Excerpted data:
Start of Block

This design comes from an exercise in tuning for small area, a short achievable clock period and few clock cycles on the open sky130 flow, not from production work.
Function was not checked in any run shown here: the RTL went through the layout flow alone.
No activity file was given, so power comes from the tool's default toggle rates.

==> flow/design.v <==
package pipeline;
  localparam int XLEN = 64;
  typedef struct packed {
    logic [2:0]      funct3;
    logic            mm_re;
    logic            mm_we;
    logic            atomic;
    logic [4:0]      funct5;
    logic [XLEN-1:0] mm_addr;
    logic [4:0]      rd_addr;
    logic [XLEN-1:0] data;
  } memory_signals;
endpackage
module lsu #(
  parameter int XLEN = pipeline::XLEN
) (
  input  logic                  clk,
  input  logic                  reset,
  input  logic                  in_valid,
  output logic                  in_ready,
  input  pipeline::memory_signals signals_in,
  output logic                  dbus_req,
  output logic                  dbus_we,
  output logic [XLEN-1:0]       dbus_addr,
  output logic [XLEN/8-1:0]     dbus_sel,
  output logic [XLEN-1:0]       dbus_wdata,
  input  logic                  dbus_ack,
  input  logic [XLEN-1:0]       dbus_rdata,
  output logic                  wb_valid,
  output logic                  wb_we,
  output logic [4:0]            wb_rd_addr,
  output logic [XLEN-1:0]       wb_rd_data,
  output logic                  misaligned
);
  logic [2:0]  f3;
  logic [4:0]  f5;
  logic [63:0] addr, data;
  logic        amo_wr_q;
  logic [63:0] res_q;
  logic        sc_seen_q, sc_ok_q;
  logic        wb_valid_q, wb_we_q, misaligned_q;
  logic [4:0]  wb_rd_addr_q;
  logic [63:0] wb_data_q;
  logic        resv_valid_q;
  logic [60:0] resv_tag_q;
  logic        is_mem, is_lr, is_sc, is_amo, is_store, is_load, mis, sc_ok, sc_wait, sc_pass;
  logic        need_bus, accept;
  logic [63:0] wb_data_d;
  logic [2:0]  lane;
  logic [63:0] load_ext, rep;
  assign f3   = signals_in.funct3;
  assign f5   = signals_in.funct5;
  assign addr = signals_in.mm_addr;
  assign data = signals_in.data;
  assign lane = addr[2:0];
  always_comb begin
    is_mem   = signals_in.mm_re | signals_in.mm_we | signals_in.atomic;
    is_lr    = signals_in.atomic & ~signals_in.mm_we;
    is_sc    = signals_in.atomic & ~signals_in.mm_re;
    is_amo   = signals_in.atomic & signals_in.mm_re & signals_in.mm_we;
    is_store = signals_in.mm_we & ~signals_in.atomic;
    is_load  = signals_in.mm_re & ~signals_in.mm_we;
    case (f3[1:0])
      2'b01:   mis = lane[0];
      2'b10:   mis = |lane[1:0];
      2'b11:   mis = |lane[2:0];
      default: mis = 1'b0;
    endcase
    sc_ok    = resv_valid_q & (resv_tag_q == addr[63:3]);
    sc_wait  = is_sc & ~mis & ~sc_seen_q;
    sc_pass  = sc_seen_q & sc_ok_q;
    need_bus = in_valid & is_mem & ~mis & (~is_sc | sc_pass);
    in_ready = ~sc_wait & (~need_bus | (dbus_ack & (~is_amo | amo_wr_q)));
    accept   = in_valid & in_ready;
  end
  logic [7:0]  ld_b0, ld_b1;
  logic [15:0] ld_h1;
  logic        ld_sign, ld_fill;
  always_comb begin
    ld_b0 = dbus_rdata[{lane, 3'b000} +: 8];
    ld_b1 = dbus_rdata[{lane[2:1], 4'b1000} +: 8];
    ld_h1 = lane[2] ? dbus_rdata[63:48] : dbus_rdata[31:16];
    case (f3[1:0])
      2'b00:   ld_sign = ld_b0[7];
      2'b01:   ld_sign = ld_b1[7];
      default: ld_sign = ld_h1[15];
    endcase
    ld_fill  = ~f3[2] & ld_sign;
    load_ext = {(f3[1:0] == 2'b11) ? dbus_rdata[63:32] : {32{ld_fill}},
                f3[1]              ? ld_h1             : {16{ld_fill}},
                (f3[1:0] != 2'b00) ? ld_b1             : {8{ld_fill}},
                ld_b0};
  end
  always_comb begin
    case (f3[1:0])
      2'b00:   rep = {8{data[7:0]}};
      2'b01:   rep = {4{data[15:0]}};
      2'b10:   rep = {2{data[31:0]}};
      default: rep = data;
    endcase
  end
  logic        w_op, minmax, uns, mx, is_add, is_swap, ga, gb, c32, c64;
  logic        lt_lo, lt_hi, pick_lo, pick_hi;
  logic [63:0] b, bx, ap, ag, cin_bit, amo_res;
  logic [65:0] pa, pb, pp, pg, gg, gp;
  always_comb begin
    w_op    = ~f3[0];
    minmax  = f5[4];
    uns     = f5[3];
    mx      = f5[2];
    is_swap = ~f5[4] & f5[0];
    is_add  = ~f5[4] & ~f5[0] & (f5[3:2] == 2'b00);
    b       = w_op ? {data[31:0], data[31:0]} : data;
    bx      = minmax ? ~b : b;
    ga      = w_op ? minmax : 1'b1;
    gb      = w_op ? minmax : 1'b0;
    pa      = {dbus_rdata[63:32], ga, dbus_rdata[31:0], 1'b1};
    pb      = {bx[63:32], gb, bx[31:0], minmax};
    pp      = pa ^ pb;
    pg      = pa & pb;
    gg = pg;
    gp = pp;
    for (int d = 1; d < 66; d = d * 2)
      for (int k = 2 * d - 1; k < 66; k = k + 2 * d) begin
        gg[k] = gg[k] | (gp[k] & gg[k - d]);
        gp[k] = gp[k] & gp[k - d];
      end
    for (int d = 32; d >= 1; d = d / 2)
      for (int k = 3 * d - 1; k < 66; k = k + 2 * d) begin
        gg[k] = gg[k] | (gp[k] & gg[k - d]);
        gp[k] = gp[k] & gp[k - d];
      end
    c32     = gg[32];
    c64     = gg[65];
    ap      = {pp[65:34], pp[32:1]};
    ag      = {pg[65:34], pg[32:1]};
    cin_bit = {gg[64:33], gg[31:0]};
    lt_lo   = (~uns & (dbus_rdata[31] ^ b[31])) ? dbus_rdata[31] : ~c32;
    lt_hi   = (~uns & (dbus_rdata[63] ^ b[63])) ? dbus_rdata[63] : ~c64;
    pick_lo = (w_op ? lt_lo : lt_hi) ^ mx;    
    pick_hi = lt_hi ^ mx;
    if (minmax) begin
      amo_res = {pick_hi ? dbus_rdata[63:32] : b[63:32], pick_lo ? dbus_rdata[31:0] : b[31:0]};
    end else if (is_swap) begin
      amo_res = b;
    end else begin
      case (f5[3:2])
        2'b11:   amo_res = ag;
        2'b10:   amo_res = ap | ag;
        default: amo_res = ap ^ (cin_bit & {64{is_add}});
      endcase
    end
  end
  always_comb begin
    dbus_req   = need_bus;
    dbus_we    = is_store | is_sc | (is_amo & amo_wr_q);
    dbus_addr  = {addr[63:3], 3'b000};
    case (f3[1:0])
      2'b00:   dbus_sel = 8'h01 << lane;
      2'b01:   dbus_sel = 8'h03 << lane;
      2'b10:   dbus_sel = 8'h0f << lane;
      default: dbus_sel = 8'hff;
    endcase
    dbus_wdata = amo_wr_q ? res_q : rep;
    wb_valid   = wb_valid_q;
    wb_we      = wb_we_q;
    wb_rd_addr = wb_rd_addr_q;
    misaligned = misaligned_q;
    wb_rd_data = wb_data_q;
    wb_data_d  = ({64{~is_mem}} & data)
               | ({64{(is_load | is_amo) & ~mis}} & load_ext)
               | {63'd0, is_sc & ~mis & ~sc_ok_q};
  end
  always_ff @(posedge clk) begin
    if (reset) begin
      amo_wr_q     <= 1'b0;
      resv_valid_q <= 1'b0;
      sc_seen_q    <= 1'b0;
      wb_valid_q   <= 1'b0;
    end else begin
      if (need_bus & is_amo & dbus_ack) amo_wr_q <= ~amo_wr_q;
      sc_seen_q  <= in_valid & is_sc & ~accept;
      wb_valid_q <= accept;
      if (accept & is_sc) resv_valid_q <= 1'b0;
      if (accept & is_lr & ~mis) resv_valid_q <= 1'b1;
    end
  end
  always_ff @(posedge clk) begin
    if (accept & is_lr & ~mis) resv_tag_q <= addr[63:3];
    sc_ok_q      <= sc_ok;
    wb_we_q      <= (signals_in.rd_addr != 5'd0) & ~(is_mem & mis) & ~is_store;
    wb_rd_addr_q <= signals_in.rd_addr;
    misaligned_q <= is_mem & mis;
    if (~amo_wr_q) begin
      wb_data_q <= wb_data_d;
      res_q     <= amo_res;
    end
  end
endmodule
module lsu_top (
  input  logic        clk,
  input  logic        reset,
  input  logic        in_valid,
  output logic        in_ready,
  input  logic [2:0]  in_funct3,
  input  logic        in_mm_re,
  input  logic        in_mm_we,
  input  logic        in_atomic,
  input  logic [4:0]  in_funct5,
  input  logic [63:0] in_addr,
  input  logic [4:0]  in_rd_addr,
  input  logic [63:0] in_data,
  output logic        dbus_req,
  output logic        dbus_we,
  output logic [63:0] dbus_addr,
  output logic [7:0]  dbus_sel,
  output logic [63:0] dbus_wdata,
  input  logic        dbus_ack,
  input  logic [63:0] dbus_rdata,
  output logic        wb_valid,
  output logic        wb_we,
  output logic [4:0]  wb_rd_addr,
  output logic [63:0] wb_rd_data,
  output logic        misaligned
);
  pipeline::memory_signals sig;
  assign sig.funct3  = in_funct3;
  assign sig.mm_re   = in_mm_re;
  assign sig.mm_we   = in_mm_we;
  assign sig.atomic  = in_atomic;
  assign sig.funct5  = in_funct5;
  assign sig.mm_addr = in_addr;
  assign sig.rd_addr = in_rd_addr;
  assign sig.data    = in_data;
  lsu u_lsu (
    .clk(clk), .reset(reset), .in_valid(in_valid), .in_ready(in_ready),
    .signals_in(sig), .dbus_req(dbus_req), .dbus_we(dbus_we),
    .dbus_addr(dbus_addr), .dbus_sel(dbus_sel), .dbus_wdata(dbus_wdata),
    .dbus_ack(dbus_ack), .dbus_rdata(dbus_rdata), .wb_valid(wb_valid),
    .wb_we(wb_we), .wb_rd_addr(wb_rd_addr), .wb_rd_data(wb_rd_data),
    .misaligned(misaligned)
  );
endmodule
==> flow/run.sh <==
#!/bin/bash
# synth_recipe.tcl (not shown) runs the flow's synth.tcl, then flattens the netlist and writes it again
# the make line also repeats each setting of config.mk as NAME=value (left out here)
make -C /OpenROAD-flow-scripts/flow DESIGN_CONFIG=/design/flow/config.mk WORK_HOME=/design/flow/orfs CLKGATE_MAP_FILE= SYNTH_SCRIPT=/design/flow/synth_recipe.tcl finish
==> flow/config.mk <==
export PLATFORM = sky130hd
export DESIGN_NAME = lsu_top
export DESIGN_NICKNAME = lsu_top
export VERILOG_FILES = /design/flow/design.v
export SDC_FILE = /design/flow/constraint.sdc
export NUM_CORES = 4
export LEC_CHECK = 0
export CAP_MARGIN = 20
export CORE_MARGIN = 2
export CORE_UTILIZATION = 40
export SETUP_SLACK_MARGIN = 4.2
export SLEW_MARGIN = 20
==> flow/constraint.sdc <==
create_clock -name core_clock -period 8.0 [get_ports {clk}]
set_input_delay 1.6000 -clock core_clock [delete_from_list [all_inputs] [get_ports {clk}]]
set_output_delay 1.6000 -clock core_clock [all_outputs]
set_load 0.01 [all_outputs]
==> summary.txt, run 1 <==
Die H: 222.3 um
total gr overflow: 0
PortBufs: 418
worst path cell trace: buf_12, buf_12, buf_12, ha_4, buf_4, buf_6, buf_12, or2_4, buf_12, buf_6, a21oi_2, o21ai_2, buf_2
synth-to-layout area growth: 54.10%
reg-to-reg critical path startpoint: u_lsu.amo_wr_q
first-pass GRT wire length: 141800 um
root buf cell: clkbuf_16
vias per cell: 6.255
most used cell, CP: buf_12
dpl cells: 3124
Worst R2R End: u_lsu.resv_tag_q[28]
core area: 47450 um^2
Final Instance Count excl. Fillers: 3407
Tot GR Track Use: 39.61%
Crit. End Element: output pin
largest net degree at the start of global routing: 71
f_max: 197.9 MHz
Initial Util: 40.19%
Post-DRT Antenna Nets: 0
type of the worst setup path: in2out
nets: 3116
number of I/O pins: 423
met1 Track Usage GR: 50.96%
clk_skew: 0.02735 ns
r2r worst-path depth: 10
reg2reg setup slack: 5.19 ns
#FFs+latches synth: 201
WP data arrival: 3.45 ns
initial antenna violation count: 2
grt peak-use layer: met2
total chip power: 4.648 mW
Mapped Cells: 2234
Cell variety after synth: 86
Starting DRT DRC Count: 2730
cts bufs inserted: 27
sequential-to-total area share from yosys stat: 31.02%
GP Congestion: 1.021
Reg clk slew, reported paths: 0.05 ns
period utilization: 63.17%
Post-synth EDFFs: 189
critical path peak fanout: 7
Syn Std Cell Area: 19070 um^2
share of layout cells above drive strength 1: 30.99%
GRT met2 Usage: 59.98%
worst setup path start: in_funct3[0]
Max clock buf depth: 3
Synth Flop Type: edfxtp_1
Final Hold Vio Count: 0
std cell rows: 80
Die Wd: 222.3 um
full die area: 49440 um^2
yosys warns: 1
Remaining DRCs: 0
Setup-failing EPs final: 0
clk sink count: 201
Skew-Pair Late Insertion Delay: 0.57 ns
TritonCTS clock tree: built
worst hold path type: reg2reg
CP Launch Type: primary input
worst slew pin tran: 1.301 ns
power per cell area: 158.2 nW/um^2
peak supply drop: 145.5 uV
final setup TNS: 0 ns
Slowest cell on crit path: or2_4
met3 Use GR: 11.28%
CP required: 6.40 ns
Worst setup endpoint: dbus_wdata[28]
status: finished clean
critical path's largest stage delay: 0.28 ns
max-cap viol count: 0
drt wl/cell: 30.44 um
overall routed net length: 103700 um
Slew HR: 12.92%
htree depth: 1
Final min period: 5.053 ns
First-pass DRT Iterations: 7
Leak Pwr: 12.27 nW
number of global-route vias before repair: 19660
unrepaired setup endpoints after global routing: true
Mapped Avg Cell Area: 8.536 um^2
DP HPWL: 73710 um
Final Slew Violations: 0
Synth async-reset ratio: 0%
via count: 21310
[sequential cells by signal, indices dropped and copies added, names as in the netlist]
signal,count
u_lsu.wb_we_q,1
u_lsu.sc_ok_q,1
u_lsu.wb_valid_q,1
u_lsu.res_q,64
u_lsu.resv_tag_q,61
u_lsu.wb_data_q,64
u_lsu.sc_seen_q,1
u_lsu.resv_valid_q,1
u_lsu.wb_rd_addr_q,5
u_lsu.misaligned_q,1
u_lsu.amo_wr_q,1
[metrics by stage]
step           hold WS, ns  util [%]  setup slack, ns  area [um^2]
2_1_floorplan       0.4440         -            2.904        20200
3_3_place_gp        0.4902     51.12            1.202        24250
3_5_place_dp        0.5069     51.12            1.248        24260
4_1_cts             0.5144     58.69            3.020        27840
5_1_grt             0.5375     61.93            2.906        29380
6_report            0.5036     61.94            2.947        29390
[synth_stat cells, types with 31 or more instances]
library cell	count	share of area (%)
edfxtp_1	189	30
buf_4	64	2.5
clkbuf_1	124	2.4
inv_1	177	3.5
ha_1	133	8.7
a221oi_1	32	1.5
nand2_1	211	4.2
xnor2_1	89	4.1
o21ai_0	171	4.5
mux2i_1	88	4.6
nand3_1	31	0.81
xor2_1	64	2.9
o211ai_1	34	1.3
a21oi_1	174	4.6
nor2_1	171	3.4
[worst max-delay path, delay by kind of cell]
family / cells / cell delay (ns)
buffers and inverters: 9 / 1.17
AND/OR/NAND/NOR: 1 / 0.28
AO/OA/AOI/OAI: 2 / 0.20
adder cells (fa/ha/maj): 1 / 0.17
[kinds of logic (layout without fill, tap and decap cells)]
family	count (synthesis)	count (layout)	synth area share, %
fa+ha+maj	133	133	8.726
xor+xnor	153	153	7.027
buf+inv	400	955	9.245
flops	201	201	31.02
other cells	1	4	0.01966
mux	123	123	7.631
compound gates	687	687	23.83
simple gates	536	536	12.50
[cell usage in the layout, fill, tap and decap left out, drive strengths merged, types with 34 or more instances in the layout]
cell type,netlist,final
buf,97,404
nand2,211,211
edfxtp,189,189
o21ai,183,183
inv,178,176
a21oi,175,175
nor2,171,171
clkdlybuf4s50,0,137
ha,133,133
dlygate4sd2,0,97
xnor2,89,89
mux2i,88,88
xor2,64,64
clkdlybuf4s15,0,55
clkbuf,124,45
o211ai,34,34
[how the worst min path moves through the flow]
stage	start	endpoint	slack (ns)	cells past startpoint
after detailed placement	u_lsu.resv_valid_q	u_lsu.resv_valid_q	0.51	2
final	u_lsu.resv_valid_q	u_lsu.resv_valid_q	0.50	2
after floorplan	u_lsu.resv_valid_q	u_lsu.resv_valid_q	0.44	2
after global routing	u_lsu.resv_valid_q	u_lsu.resv_valid_q	0.54	2
after CTS	u_lsu.resv_valid_q	u_lsu.resv_valid_q	0.51	2
after global placement	u_lsu.resv_valid_q	u_lsu.resv_valid_q	0.49	2
[layer usage]
metal / up-vias / wire, um
met5: - / 23
met4: 4 / 6838
met3: 307 / 12900
met2: 1489 / 44900
met1: 10330 / 39050
li1: 9180 / -
[cell type report]
class / count / area, um^2
sequential: 201 / 5919
clock inverter: 15 / 207.7
fill: 4089 / 18060
tap: 615 / 769.5
clock buffer: 34 / 711.9
antenna: 1 / 2.502
inverter: 179 / 720.7
multi-input combinational: 1635 / 13640
timing repair buffer: 727 / 7413
[what timing repair did]
action / in CTS / in global routing
hold buffers: 0 / 0
resized for setup: 1003 / 215
buffers inserted: 163 / 55
endpoints found under the setup margin: 317 / 259
pin swaps: 101 / 116
cloned: 8 / 7
[report_power, final]
group	leakage (nW)	internal [mW]	switching [mW]
logic	9.73	0.913	1.11
registers	2.09	1.28	0.0358
clock network	0.446	0.789	0.524
==> run 2: changes to the inputs <==
--- a/flow/config.mk
+++ b/flow/config.mk
@@ -9,4 +9,4 @@
 export CORE_MARGIN = 2
 export CORE_UTILIZATION = 40
-export SETUP_SLACK_MARGIN = 4.2
+export SETUP_SLACK_MARGIN = 3.5
 export SLEW_MARGIN = 20
==> run 2 against run 1 <==
  * Still clean
  * Sequential share of layout area up 0.26 points
  * Via count up 1.5%
  * Sequential cell count unchanged
  * Clock power down 5%
  * Maximum frequency up 2.1%
  * Utilization down 0.83 points
  * Die area unchanged
  * Hold slack worse by 0.014 ns
  * Final cell count up 0.23%
  * Worst setup slack better by 0.11 ns
  * Global-route usage up 0.80 points
  * Register-to-register slack worse by 0.51 ns
  * Critical endpoint is now u_lsu.res_q[25]
==> summary.txt, run 2 <==
biggest regs: u_lsu.res_q: 64 flops, u_lsu.wb_data_q: 64 flops, u_lsu.resv_tag_q: 61 flops
GP Congestion: 1.027 (+0.61%)
Skew-Pair Late Insertion Delay: 0.59 ns (+0.02 ns)
status: finished clean
Tot GR Track Use: 40.41% (+0.80 points)
reg2reg setup slack: 4.68 ns (-0.51 ns)
Remaining DRCs: 0 (unchanged)
critical path peak fanout: 6 (-1)
overall routed net length: 104100 um (+0.35%)
Cell variety after synth: 86 (unchanged)
most frequent cells in the layout: clkdlybuf4s50_1 (255), buf_4 (210), nand2_1 (202)
commonest non-fill, non-tap cell in the layout: clkdlybuf4s50_1
PortBufs: 418 (unchanged)
Syn Std Cell Area: 19070 um^2 (unchanged)
worst hold path stage count: 2 (unchanged)
core area: 47450 um^2 (unchanged)
drt wl/cell: 30.48 um (+0.11%)
grt peak-use layer: met2
Worst R2R End: u_lsu.resv_tag_q[53]
Final Cell Area: 28990 um^2 (-1.3%)
period utilization: 61.85% (-1.3 points)
Final Slew Violations: 0 (unchanged)
final worst slack: 3.052 ns (+0.1054 ns)
type of the worst setup path: in2reg
share of layout cells above drive strength 1: 29.56% (-1.4 points)
r2r worst-path depth: 9 (-1)
clk sink count: 201 (unchanged)
number of I/O pins: 423 (unchanged)
Mapped Avg Cell Area: 8.536 um^2 (unchanged)
TritonCTS clock tree: built
vias per cell: 6.335 (+1.3%)
Starting DRT DRC Count: 2906 (+6.4%)
Synth area leader: edfxtp_1
nets: 3117 (+0.032%)
count leader, synth: nand2_1
f_max: 202.1 MHz (+2.1%)
final setup TNS: 0 ns (unchanged)
reg-to-reg critical path startpoint: u_lsu.amo_wr_q
WP data arrival: 5.27 ns (+1.82 ns)
#FFs+latches synth: 201 (unchanged)
Leak Pwr: 11.85 nW (-3.4%)
GRT met2 Usage: 60.93% (+0.95 points)
Max clock buf depth: 3 (unchanged)
peak supply drop: 158.6 uV (+9.0%)
initial antenna violation count: 9 (+7)
First-pass DRT Iterations: 8 (+1)
Setup-failing EPs final: 0 (unchanged)
Post-synth EDFFs: 189 (unchanged)
clk_skew: 0.01170 ns (-0.01566 ns)
CP required: 8.32 ns (+1.92 ns)
Die Wd: 222.3 um (unchanged)
Hold EP: u_lsu.resv_valid_q
share of the synthesized area in the top cell type: 29.76% (unchanged)
Slew HR: 29.24% (+16 points)
Synth async-reset ratio: 0% (unchanged)
met1 Track Usage GR: 49.67% (-1.3 points)
Die H: 222.3 um (unchanged)
dpl cells: 3116 (-0.26%)
std cell rows: 80 (unchanged)
number of global-route vias before repair: 20320 (+3.4%)
unrepaired setup endpoints after global routing: true
DP HPWL: 71860 um (-2.5%)
max-cap viol count: 0 (unchanged)
Worst Hold Launch: u_lsu.resv_valid_q
first-pass GRT wire length: 145200 um (+2.4%)
via count: 21640 (+1.5%)
total gr overflow: 0 (unchanged)
Reg clk slew, reported paths: 0.06 ns (about the same)
Post-Place Cell Area: 23820 um^2 (-1.8%)
full die area: 49440 um^2 (unchanged)
yosys warns: 1 (unchanged)
cts bufs inserted: 28 (+3.7%)
Synth Flop Type: edfxtp_1
synth top area cells: edfxtp_1 (30%), ha_1 (8.7%), mux2i_1 (4.6%)
Initial Util: 40.19% (unchanged)
Crit. End Element: flip-flop
met3 Use GR: 12.89% (+1.6 points)
synth-to-layout area growth: 52.04%
power per cell area: 158.0 nW/um^2 (-0.14%)
Mapped Cells: 2234 (unchanged)
worst slew pin tran: 1.061 ns (-0.2400 ns)
Final Hold Vio Count: 0 (unchanged)
CP Launch Type: primary input
worst hold path type: reg2reg
Hold-fix buffers, CTS: 0 (unchanged)
htree depth: 1 (unchanged)
Final min period: 4.948 ns (-0.1053 ns)
largest net degree at the start of global routing: 75 (+5.6%)
worst slack at placement: 1.194 ns (-0.05393 ns)
sequential-to-total area share from yosys stat: 31.02% (unchanged)
Post-DRT Antenna Nets: 0 (unchanged)
Synth top cells by count: nand2_1 (211), edfxtp_1 (189), inv_1 (177), a21oi_1 (174)
Final Instance Count excl. Fillers: 3415 (+0.23%)
root buf cell: clkbuf_16
[run 2: cell count changes in the layout (fill, tap and decap cells not counted), sizes merged, moves of 4 or more]
cell,previous run,this run
clkdlybuf4s15,55,11
bufinv,5,1
dlygate4sd2,97,57
clkdlybuf4s50,137,255
clkinvlp,4,9
buf,404,382
diode,1,6
dlymetal6s2s,15,7
[run 2: critical path, cell delays in order]
cell             delay, ns
clkdlybuf4s15_1       0.64
inv_1                 0.20
ha_4                  0.34
nand4_1               0.21
or3_4                 0.49
o311a_4               0.34
a21oi_4               0.20
o32a_1                0.34
nand2_4               0.11
a211o_4               0.42
a221o_1               0.37
[run 2: where the power goes]
group	switching, mW	total [mW]	internal [mW]	leakage [nW]
Clock	0.534	1.24	0.703	0.422
Combinational	1.11	2.03	0.920	9.34
Sequential	0.0365	1.31	1.28	2.09
Total	1.68	4.58	2.90	11.8
[run 2: layout make-up]
type	instances	area [um^2]
Fill cell	4119	18450
Multi-Input combinational cell	1636	13670
Timing Repair Buffer	726	7041
Sequential cell	201	5917
Tap cell	615	769.5
Clock buffer	35	758.2
Inverter	179	695.7
Clock inverter	17	130.1
Antenna cell	6	15.01
[run 2: cell families after synthesis]
kind of cell / share of synthesized area [%]
AOI/OAI and AO/OA: 23.83
xor gates and xnor gates: 7.027
adders and majority gates: 8.726
buffers and inverters: 9.245
DFF: 31.02
muxes: 7.631
other: 0.01966
and+or+nand+nor: 12.50
[run 2: metal layers]
metal | up-vias | part of all wire, %
li1 | 9190 | -
met1 | 10510 | 37
met2 | 1583 | 43
met3 | 353 | 13
met4 | 2 | 8.0
met5 | - | 0.0096
[run 2: stage by stage]
stage               hold slack, ns  util (%)  power (mW)
finish                      0.4895     61.11       4.580
global route                0.5300     61.10       4.711
CTS                         0.4906     58.79       4.405
detailed placement          0.4789     50.20       2.855
global placement            0.4733     50.16       2.830
floorplan                   0.4440         -       2.207
[run 2: what timing repair did]
item | 4_1_cts | 5_1_grt
gates cloned | 11 | 1
setup buffers | 172 | 57
endpoints found under the setup margin | 257 | 143
pin swaps | 134 | 87
resized for setup | 768 | 185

End of Block

What needs to be done: Begin at the line above that has "Synth area leader: edfxtp_1" and stop after the line that has "worst slew pin tran: 1.061 ns (-0.2400 ns)", copying each line exactly and adding nothing else.

Task solution:
Synth area leader: edfxtp_1
nets: 3117 (+0.032%)
count leader, synth: nand2_1
f_max: 202.1 MHz (+2.1%)
final setup TNS: 0 ns (unchanged)
reg-to-reg critical path startpoint: u_lsu.amo_wr_q
WP data arrival: 5.27 ns (+1.82 ns)
#FFs+latches synth: 201 (unchanged)
Leak Pwr: 11.85 nW (-3.4%)
GRT met2 Usage: 60.93% (+0.95 points)
Max clock buf depth: 3 (unchanged)
peak supply drop: 158.6 uV (+9.0%)
initial antenna violation count: 9 (+7)
First-pass DRT Iterations: 8 (+1)
Setup-failing EPs final: 0 (unchanged)
Post-synth EDFFs: 189 (unchanged)
clk_skew: 0.01170 ns (-0.01566 ns)
CP required: 8.32 ns (+1.92 ns)
Die Wd: 222.3 um (unchanged)
Hold EP: u_lsu.resv_valid_q
share of the synthesized area in the top cell type: 29.76% (unchanged)
Slew HR: 29.24% (+16 points)
Synth async-reset ratio: 0% (unchanged)
met1 Track Usage GR: 49.67% (-1.3 points)
Die H: 222.3 um (unchanged)
dpl cells: 3116 (-0.26%)
std cell rows: 80 (unchanged)
number of global-route vias before repair: 20320 (+3.4%)
unrepaired setup endpoints after global routing: true
DP HPWL: 71860 um (-2.5%)
max-cap viol count: 0 (unchanged)
Worst Hold Launch: u_lsu.resv_valid_q
first-pass GRT wire length: 145200 um (+2.4%)
via count: 21640 (+1.5%)
total gr overflow: 0 (unchanged)
Reg clk slew, reported paths: 0.06 ns (about the same)
Post-Place Cell Area: 23820 um^2 (-1.8%)
full die area: 49440 um^2 (unchanged)
yosys warns: 1 (unchanged)
cts bufs inserted: 28 (+3.7%)
Synth Flop Type: edfxtp_1
synth top area cells: edfxtp_1 (30%), ha_1 (8.7%), mux2i_1 (4.6%)
Initial Util: 40.19% (unchanged)
Crit. End Element: flip-flop
met3 Use GR: 12.89% (+1.6 points)
synth-to-layout area growth: 52.04%
power per cell area: 158.0 nW/um^2 (-0.14%)
Mapped Cells: 2234 (unchanged)
worst slew pin tran: 1.061 ns (-0.2400 ns)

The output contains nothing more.